Data records:
$ cat src/rtl/chip_seq_pkg.sv
// Shared types and constants for the chip test sequencer: FSM state encoding,
// select width, default parameter values and the slot one-hot helper.
package chip_seq_pkg;

  localparam int SEL_W              = 4;
  localparam int DEF_NUM_CHIPS      = 8;
  localparam int DEF_TIMEOUT_CYCLES = 1024;

  typedef enum logic [2:0] {
    ST_IDLE    = 3'd0,
    ST_LAUNCH  = 3'd1,
    ST_WAIT    = 3'd2,
    ST_CAPTURE = 3'd3,
    ST_SHOW    = 3'd4,
    ST_RELEASE = 3'd5,
    ST_TIMEOUT = 3'd6
  } seq_state_e;

  // One-hot of a slot index at the widest legal slot count; callers truncate.
  function automatic logic [15:0] sel_onehot(input logic [SEL_W-1:0] sel);
    return 16'h0001 << sel;
  endfunction

endpackage

$ cat src/rtl/chip_test_sequencer_if.sv
// Bundle between the sequencer, the operator buttons and the chip tester slots.
// master: the user/tester side; slave: the sequencer.
interface chip_test_sequencer_if import chip_seq_pkg::*; #(
  parameter int NUM_CHIPS = DEF_NUM_CHIPS
);

  logic                 Start;
  logic                 Ack;
  logic [SEL_W-1:0]     Sel;
  logic [NUM_CHIPS-1:0] Done_vec;
  logic [NUM_CHIPS-1:0] RSLT_vec;
  logic [NUM_CHIPS-1:0] Run_vec;
  logic [NUM_CHIPS-1:0] DISP_RSLT_vec;
  logic                 Busy;
  logic                 Pass;
  logic                 Fail;
  logic                 Timeout;
  logic                 SelErr;
  logic [SEL_W-1:0]     Active_sel;

  modport master (
    output Start, Ack, Sel, Done_vec, RSLT_vec,
    input  Run_vec, DISP_RSLT_vec, Busy, Pass, Fail, Timeout, SelErr, Active_sel
  );

  modport slave (
    input  Start, Ack, Sel, Done_vec, RSLT_vec,
    output Run_vec, DISP_RSLT_vec, Busy, Pass, Fail, Timeout, SelErr, Active_sel
  );

endinterface

$ cat src/rtl/chip_seq_edge.sv
// Rising-edge detector for a level button: the history bit is registered with
// synchronous reset, so a level already high when reset lifts counts as an edge.
module chip_seq_edge (
  input  logic clk_i,
  input  logic rst_i,
  input  logic sig_i,
  output logic rise_o
);

  logic prev_q;

  // Remember last cycle's level of the button.
  always_ff @(posedge clk_i) begin
    if (rst_i) begin
      prev_q <= 1'b0;
    end else begin
      prev_q <= sig_i;
    end
  end

  assign rise_o = sig_i & ~prev_q;

endmodule

$ cat src/rtl/chip_test_sequencer.sv
// Operator-driven sequencer that launches one chip tester, waits for its result
// and shows it on lamps. Define CHIP_SEQ_TIMEOUT_EN to bound the WAIT state.
module chip_test_sequencer import chip_seq_pkg::*; #(
  parameter int NUM_CHIPS      = DEF_NUM_CHIPS,
  parameter int TIMEOUT_CYCLES = DEF_TIMEOUT_CYCLES
) (
  input logic                  Clk,
  input logic                  Reset,
  chip_test_sequencer_if.slave bus
);

  if (NUM_CHIPS < 2 || NUM_CHIPS > 16 ||
      TIMEOUT_CYCLES < 2 || TIMEOUT_CYCLES > 65535) begin : g_bad_param
    $error("chip_test_sequencer: NUM_CHIPS or TIMEOUT_CYCLES out of range");
  end

  localparam logic [SEL_W:0] NUM_CHIPS_W = (SEL_W+1)'(NUM_CHIPS);

  seq_state_e           state_q, state_d;
  logic [SEL_W-1:0]     act_q, act_d;
  logic [NUM_CHIPS-1:0] run_q, run_d;
  logic [NUM_CHIPS-1:0] disp_q, disp_d;
  logic                 busy_q, busy_d;
  logic                 pass_q, pass_d;
  logic                 fail_q, fail_d;
  logic                 tmo_q, tmo_d;
  logic                 selerr_q, selerr_d;

  logic                 start_rise_s;
  logic                 ack_rise_s;
  logic                 sel_ok_s;
  logic                 done_sel_s;
  logic                 rslt_sel_s;
  logic [NUM_CHIPS-1:0] act_onehot_s;
  logic [NUM_CHIPS-1:0] act_onehot_d_s;

`ifdef CHIP_SEQ_TIMEOUT_EN
  localparam int             CNT_W    = 16;
  localparam logic [CNT_W-1:0] CNT_LAST = CNT_W'(TIMEOUT_CYCLES - 1);
  logic [CNT_W-1:0] cnt_q, cnt_d;
`endif

  chip_seq_edge u_start_edge (
    .clk_i  (Clk),
    .rst_i  (Reset),
    .sig_i  (bus.Start),
    .rise_o (start_rise_s)
  );

  chip_seq_edge u_ack_edge (
    .clk_i  (Clk),
    .rst_i  (Reset),
    .sig_i  (bus.Ack),
    .rise_o (ack_rise_s)
  );

  // Masking with the latched slot makes every other slot's Done/RSLT invisible.
  assign sel_ok_s       = ({1'b0, bus.Sel} < NUM_CHIPS_W);
  assign act_onehot_s   = NUM_CHIPS'(sel_onehot(act_q));
  assign act_onehot_d_s = NUM_CHIPS'(sel_onehot(act_d));
  assign done_sel_s     = |(bus.Done_vec & act_onehot_s);
  assign rslt_sel_s     = |(bus.RSLT_vec & act_onehot_s);

  // Next-state, latched select, lamps and the WAIT counter.
  always_comb begin
    state_d  = state_q;
    act_d    = act_q;
    pass_d   = pass_q;
    fail_d   = fail_q;
    tmo_d    = tmo_q;
    selerr_d = 1'b0;
`ifdef CHIP_SEQ_TIMEOUT_EN
    cnt_d    = cnt_q;
`endif
    case (state_q)
      ST_IDLE: begin
        if (start_rise_s && sel_ok_s) begin
          act_d   = bus.Sel;
          pass_d  = 1'b0;
          fail_d  = 1'b0;
          tmo_d   = 1'b0;
          state_d = ST_LAUNCH;
        end else if (start_rise_s) begin
          selerr_d = 1'b1;
        end else begin
          state_d = ST_IDLE;
        end
      end
      ST_LAUNCH: begin
`ifdef CHIP_SEQ_TIMEOUT_EN
        cnt_d   = {CNT_W{1'b0}};
`endif
        state_d = ST_WAIT;
      end
      ST_WAIT: begin
        // Done seen in the last counted cycle still wins over the timeout.
        if (done_sel_s) begin
          state_d = ST_CAPTURE;
`ifdef CHIP_SEQ_TIMEOUT_EN
        end else if (cnt_q == CNT_LAST) begin
          tmo_d   = 1'b1;
          state_d = ST_TIMEOUT;
        end else begin
          cnt_d   = cnt_q + CNT_W'(1);
        end
`else
        end else begin
          state_d = ST_WAIT;
        end
`endif
      end
      ST_CAPTURE: begin
        pass_d  = rslt_sel_s;
        fail_d  = ~rslt_sel_s;
        state_d = ST_SHOW;
      end
      ST_SHOW: begin
        if (ack_rise_s) begin
          state_d = ST_RELEASE;
        end else begin
          state_d = ST_SHOW;
        end
      end
      ST_RELEASE: begin
        state_d = ST_IDLE;
      end
`ifdef CHIP_SEQ_TIMEOUT_EN
      ST_TIMEOUT: begin
        if (ack_rise_s) begin
          state_d = ST_IDLE;
        end else begin
          state_d = ST_TIMEOUT;
        end
      end
`endif
      default: begin
        state_d = ST_IDLE;
      end
    endcase
  end

  // Strobes and Busy are derived from the upcoming state so they register in step with it.
  always_comb begin
    run_d  = {NUM_CHIPS{1'b0}};
    disp_d = {NUM_CHIPS{1'b0}};
    if (state_d == ST_LAUNCH) begin
      run_d = act_onehot_d_s;
    end else begin
      run_d = {NUM_CHIPS{1'b0}};
    end
    if (state_d == ST_RELEASE) begin
      disp_d = act_onehot_d_s;
`ifdef CHIP_SEQ_TIMEOUT_EN
    end else if (state_d == ST_TIMEOUT && state_q != ST_TIMEOUT) begin
      disp_d = act_onehot_d_s;
`endif
    end else begin
      disp_d = {NUM_CHIPS{1'b0}};
    end
    busy_d = (state_d != ST_IDLE) && (state_d != ST_SHOW);
  end

  // State and output registers.
  always_ff @(posedge Clk) begin
    if (Reset) begin
      state_q  <= ST_IDLE;
      act_q    <= {SEL_W{1'b0}};
      run_q    <= {NUM_CHIPS{1'b0}};
      disp_q   <= {NUM_CHIPS{1'b0}};
      busy_q   <= 1'b0;
      pass_q   <= 1'b0;
      fail_q   <= 1'b0;
      tmo_q    <= 1'b0;
      selerr_q <= 1'b0;
`ifdef CHIP_SEQ_TIMEOUT_EN
      cnt_q    <= {CNT_W{1'b0}};
`endif
    end else begin
      state_q  <= state_d;
      act_q    <= act_d;
      run_q    <= run_d;
      disp_q   <= disp_d;
      busy_q   <= busy_d;
      pass_q   <= pass_d;
      fail_q   <= fail_d;
      tmo_q    <= tmo_d;
      selerr_q <= selerr_d;
`ifdef CHIP_SEQ_TIMEOUT_EN
      cnt_q    <= cnt_d;
`endif
    end
  end

  assign bus.Run_vec       = run_q;
  assign bus.DISP_RSLT_vec = disp_q;
  assign bus.Busy          = busy_q;
  assign bus.Pass          = pass_q;
  assign bus.Fail          = fail_q;
  assign bus.Timeout       = tmo_q;
  assign bus.SelErr        = selerr_q;
  assign bus.Active_sel    = act_q;

endmodule

$ cat src/flat_wrapper.sv
// flat-port wrapper written by rule: the top's interface ports become plain ports
module chip_test_sequencer_flat import chip_seq_pkg::*;
#(
  parameter int NUM_CHIPS      = DEF_NUM_CHIPS,
  parameter int TIMEOUT_CYCLES = DEF_TIMEOUT_CYCLES
)
  (Clk, Reset, bus_Start, bus_Ack, bus_Sel, bus_Done_vec, bus_RSLT_vec, bus_Run_vec, bus_DISP_RSLT_vec, bus_Busy, bus_Pass, bus_Fail, bus_Timeout, bus_SelErr, bus_Active_sel);
  chip_test_sequencer_if #(.NUM_CHIPS(NUM_CHIPS)) bus_i ();
  input logic Clk;
  input logic Reset;
  input wire logic [$bits(bus_i.Start)-1:0] bus_Start;
  input wire logic [$bits(bus_i.Ack)-1:0] bus_Ack;
  input wire logic [$bits(bus_i.Sel)-1:0] bus_Sel;
  input wire logic [$bits(bus_i.Done_vec)-1:0] bus_Done_vec;
  input wire logic [$bits(bus_i.RSLT_vec)-1:0] bus_RSLT_vec;
  output wire logic [$bits(bus_i.Run_vec)-1:0] bus_Run_vec;
  output wire logic [$bits(bus_i.DISP_RSLT_vec)-1:0] bus_DISP_RSLT_vec;
  output wire logic [$bits(bus_i.Busy)-1:0] bus_Busy;
  output wire logic [$bits(bus_i.Pass)-1:0] bus_Pass;
  output wire logic [$bits(bus_i.Fail)-1:0] bus_Fail;
  output wire logic [$bits(bus_i.Timeout)-1:0] bus_Timeout;
  output wire logic [$bits(bus_i.SelErr)-1:0] bus_SelErr;
  output wire logic [$bits(bus_i.Active_sel)-1:0] bus_Active_sel;
  assign bus_i.Start = bus_Start;
  assign bus_i.Ack = bus_Ack;
  assign bus_i.Sel = bus_Sel;
  assign bus_i.Done_vec = bus_Done_vec;
  assign bus_i.RSLT_vec = bus_RSLT_vec;
  assign bus_Run_vec = bus_i.Run_vec;
  assign bus_DISP_RSLT_vec = bus_i.DISP_RSLT_vec;
  assign bus_Busy = bus_i.Busy;
  assign bus_Pass = bus_i.Pass;
  assign bus_Fail = bus_i.Fail;
  assign bus_Timeout = bus_i.Timeout;
  assign bus_SelErr = bus_i.SelErr;
  assign bus_Active_sel = bus_i.Active_sel;
  chip_test_sequencer #(.NUM_CHIPS(NUM_CHIPS), .TIMEOUT_CYCLES(TIMEOUT_CYCLES)) u_core (.Clk(Clk), .Reset(Reset), .bus(bus_i));
endmodule
$ cat config.mk
export PLATFORM = sky130hd
export DESIGN_NAME = chip_test_sequencer_flat
export DESIGN_NICKNAME = d
export VERILOG_FILES = /design/src/rtl/chip_seq_pkg.sv /design/src/rtl/chip_test_sequencer_if.sv /design/src/rtl/chip_seq_edge.sv /design/src/rtl/chip_test_sequencer.sv /design/src/flat_wrapper.sv
export SDC_FILE = /design/constraint.sdc
export NUM_CORES = 1
export LEC_CHECK = 0
export BUFFER_PORTS_ARGS = -buffer_cell sky130_fd_sc_hd__buf_4
export CAP_MARGIN = 25
export CORE_MARGIN = 1
export CORE_UTILIZATION = 45
export DETAILED_ROUTE_END_ITERATION = 8
export PLACE_DENSITY = 0.72
export SYNTH_ARGS = -nofsm -noshare
export SYNTH_HDL_FRONTEND = slang
export SYNTH_HIERARCHICAL = 1
export SYNTH_SLANG_ARGS = --single-unit
$ cat constraint.sdc
create_clock -name Clk -period 1.8 [get_ports Clk]
set_clock_uncertainty 0.2 [all_clocks]
set_input_delay 0.36 -clock Clk [delete_from_list [all_inputs] [get_ports Clk]]
set_output_delay 0.36 -clock Clk [all_outputs]
set_load 0.005 [all_outputs]
==> qor.txt <==
CTS tree: built
net switching fraction of the power: 0.302
# hold bufs at CTS: 0
Post-synth ARST share: 0
commonest register cell after synthesis: sky130_fd_sc_hd__dfxtp_1
endpoint required time on the critical path: 1.87 ns
Placement Setup Slack: -0.403 ns
detailed placer's ending HPWL: 3.02 mm
pwr dens: 594 nW/um^2
nets@finish: 253
via count: 1562
effective utilization at floorplan: 0.475
share of the synthesized area in the top cell type: 0.364
final count of hold timing violations: 0
Min Hold Slack: 0.0508 ns
post-synthesis instance area: 1600 um^2
GRT Residual Overflow: 0
Reg-to-Reg End: u_core/bus.Run_vec[0]$_SDFF_PP0_
setup TNS: -0.348 ns
Post-Synthesis Cells: 157
top library cells by usage in the layout, fill and taps aside: sky130_fd_sc_hd__buf_4, sky130_fd_sc_hd__dfxtp_1, sky130_fd_sc_hd__a21oi_2, sky130_fd_sc_hd__a21oi_1
proportion of power drawn by combinational gates: 0.251
synthesis-stage register bit count: 29
origin of the worst min-delay path: bus_Ack
DRC violation count after routing: 0
Worst IR Drop VDD: 471 uV
vias per cell: 5.66
failing checks: setup timing
Area after DPL: 2120 um^2
antenna violations before repair: 0
count of warnings emitted by yosys: 6
average cell area after synthesis: 10.2 um^2
Max-cap violations: 0
placer's final routability congestion estimate: 0.832
die width: 61.6 um
most frequent standard cell in the layout excluding fill and tap cells: sky130_fd_sc_hd__buf_4
TritonCTS Buffers: 5
Die Footprint: 3790 um^2
crit path launch: u_core/u_start_edge/prev_q$_SDFF_PP0_
CP Launch Type: register
Pint: 0.968 mW
kind of capture point of the worst setup path: register
count of antenna diodes in the layout: 0
reg2reg path depth: 7
number of failing setup endpoints in the final timing report: 12
peak-usage layer in the global routing report: met2
Clock Pin Slew Worst Setup and Hold Paths: 0.08 ns
Post-Place Cells: 266
DIE HEIGHT: 61.6 um
Final period util: 1.04
Synth cell types: 45
first-pass GRT wire length: 6.34 mm
overall track demand over capacity in global routing: 0.232
RSZ-0062 raised after global routing: yes
post-synth top area cell: sky130_fd_sc_hd__dfxtp_1
fin crit period: 1.87 ns
Crit path arrival time: 1.94 ns
CTS sink count: 29
top cells by area, synth: sky130_fd_sc_hd__dfxtp_1, sky130_fd_sc_hd__a21oi_2, sky130_fd_sc_hd__a21oi_1
first-pass iteration count of the detailed router: 4
Wirelength per Cell: 16.0 um
flop-to-flop setup slack: -0.07 ns
final standard cell utilization of the core: 0.693
Psw: 0.418 mW
number of non-filler instances in the completed layout: 276
Synth Net Count: 181
setup ws final: -0.0672 ns
number of I/O port buffers: 47
capture point of the critical path: u_core/bus.Run_vec[0]$_SDFF_PP0_
number of enable flip-flop cells after synthesis: 0
clock tree root buffer cell: sky130_fd_sc_hd__clkbuf_4
count of pins on the block boundary: 49
relative contribution of sequential cells to total power: 0.483
layout overhead on the synthesized area: 46.1%
Global Route met1 Usage: 0.254
GR Util met3: 0.0714
Total Wirelength: 4.42 mm
Filler cells: 281
number of max-slew violations in the final report: 0
remaining number of nets flagged by the antenna check after routing: 0
r2r startpoint: u_core/u_start_edge/prev_q$_SDFF_PP0_
maximum clock frequency: 536 MHz
share of final-layout standard cells stronger than drive strength 1: 0.604
share of total power in the clock network: 0.266
post-route total power: 1.39 mW
Core Rows: 21
Hold/Removal Path Class: in -> reg
cell area after layout: 2330 um^2
core box area: 3360 um^2
largest fanout on the critical path: 6
static leakage: 0.886 nW
violation count after the first detailed-routing iteration: 101
number of buffers on the longest clock path: 2
maximum number of pins on one net before global-route repair: 18
via count of the first global-routing pass: 1486
H-tree levels: 2
fraction of the yosys area taken by sequential cells: 0.364
Clock Latency Late Sink: 0.33 ns
outcome: finished, violations left
met2 capacity usage during global routing: 0.406
class of the most critical setup path: reg -> reg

Your instructions:
Using the entries above, output exactly the lines between the line holding "Min Hold Slack: 0.0508 ns" and the line holding "synthesis-stage register bit count: 29", end lines included, and nothing more.

Response to the exercise:
Min Hold Slack: 0.0508 ns
post-synthesis instance area: 1600 um^2
GRT Residual Overflow: 0
Reg-to-Reg End: u_core/bus.Run_vec[0]$_SDFF_PP0_
setup TNS: -0.348 ns
Post-Synthesis Cells: 157
top library cells by usage in the layout, fill and taps aside: sky130_fd_sc_hd__buf_4, sky130_fd_sc_hd__dfxtp_1, sky130_fd_sc_hd__a21oi_2, sky130_fd_sc_hd__a21oi_1
proportion of power drawn by combinational gates: 0.251
synthesis-stage register bit count: 29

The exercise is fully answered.